### YOUR GOAL
Find the line in the data below that contains "set_output_delay 0.7 -clock clk [all_outputs]". Return that line and all the lines after it, unchanged.

......

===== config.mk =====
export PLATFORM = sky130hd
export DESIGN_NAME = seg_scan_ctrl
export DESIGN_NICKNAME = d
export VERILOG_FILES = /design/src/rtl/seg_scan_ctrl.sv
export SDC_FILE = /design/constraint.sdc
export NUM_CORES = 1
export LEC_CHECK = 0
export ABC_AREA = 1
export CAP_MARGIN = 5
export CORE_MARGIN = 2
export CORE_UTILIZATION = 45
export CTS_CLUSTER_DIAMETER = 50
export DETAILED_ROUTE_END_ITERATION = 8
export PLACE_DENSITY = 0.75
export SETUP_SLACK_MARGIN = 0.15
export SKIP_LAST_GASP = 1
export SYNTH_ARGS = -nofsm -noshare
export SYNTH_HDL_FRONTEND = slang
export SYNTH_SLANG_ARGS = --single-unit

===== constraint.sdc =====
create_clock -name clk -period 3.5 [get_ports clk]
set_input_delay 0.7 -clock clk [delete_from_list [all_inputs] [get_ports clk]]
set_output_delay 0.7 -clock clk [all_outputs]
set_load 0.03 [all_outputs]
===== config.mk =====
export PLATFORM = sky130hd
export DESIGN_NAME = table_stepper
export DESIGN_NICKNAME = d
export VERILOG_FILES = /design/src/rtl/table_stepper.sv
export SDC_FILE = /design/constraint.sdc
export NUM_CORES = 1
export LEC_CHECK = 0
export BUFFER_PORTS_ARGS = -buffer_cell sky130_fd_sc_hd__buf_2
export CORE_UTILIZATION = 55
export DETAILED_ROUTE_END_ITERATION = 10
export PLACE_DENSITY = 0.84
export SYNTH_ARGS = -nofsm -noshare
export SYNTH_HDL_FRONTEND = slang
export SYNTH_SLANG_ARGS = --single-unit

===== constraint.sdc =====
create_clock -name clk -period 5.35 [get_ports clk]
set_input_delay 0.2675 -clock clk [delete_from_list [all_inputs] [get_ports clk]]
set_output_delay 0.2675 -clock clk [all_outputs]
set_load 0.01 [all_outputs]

......

### RESULT
set_output_delay 0.7 -clock clk [all_outputs]
set_load 0.03 [all_outputs]
===== config.mk =====
export PLATFORM = sky130hd
export DESIGN_NAME = table_stepper
export DESIGN_NICKNAME = d
export VERILOG_FILES = /design/src/rtl/table_stepper.sv
export SDC_FILE = /design/constraint.sdc
export NUM_CORES = 1
export LEC_CHECK = 0
export BUFFER_PORTS_ARGS = -buffer_cell sky130_fd_sc_hd__buf_2
export CORE_UTILIZATION = 55
export DETAILED_ROUTE_END_ITERATION = 10
export PLACE_DENSITY = 0.84
export SYNTH_ARGS = -nofsm -noshare
export SYNTH_HDL_FRONTEND = slang
export SYNTH_SLANG_ARGS = --single-unit

===== constraint.sdc =====
create_clock -name clk -period 5.35 [get_ports clk]
set_input_delay 0.2675 -clock clk [delete_from_list [all_inputs] [get_ports clk]]
set_output_delay 0.2675 -clock clk [all_outputs]
set_load 0.01 [all_outputs]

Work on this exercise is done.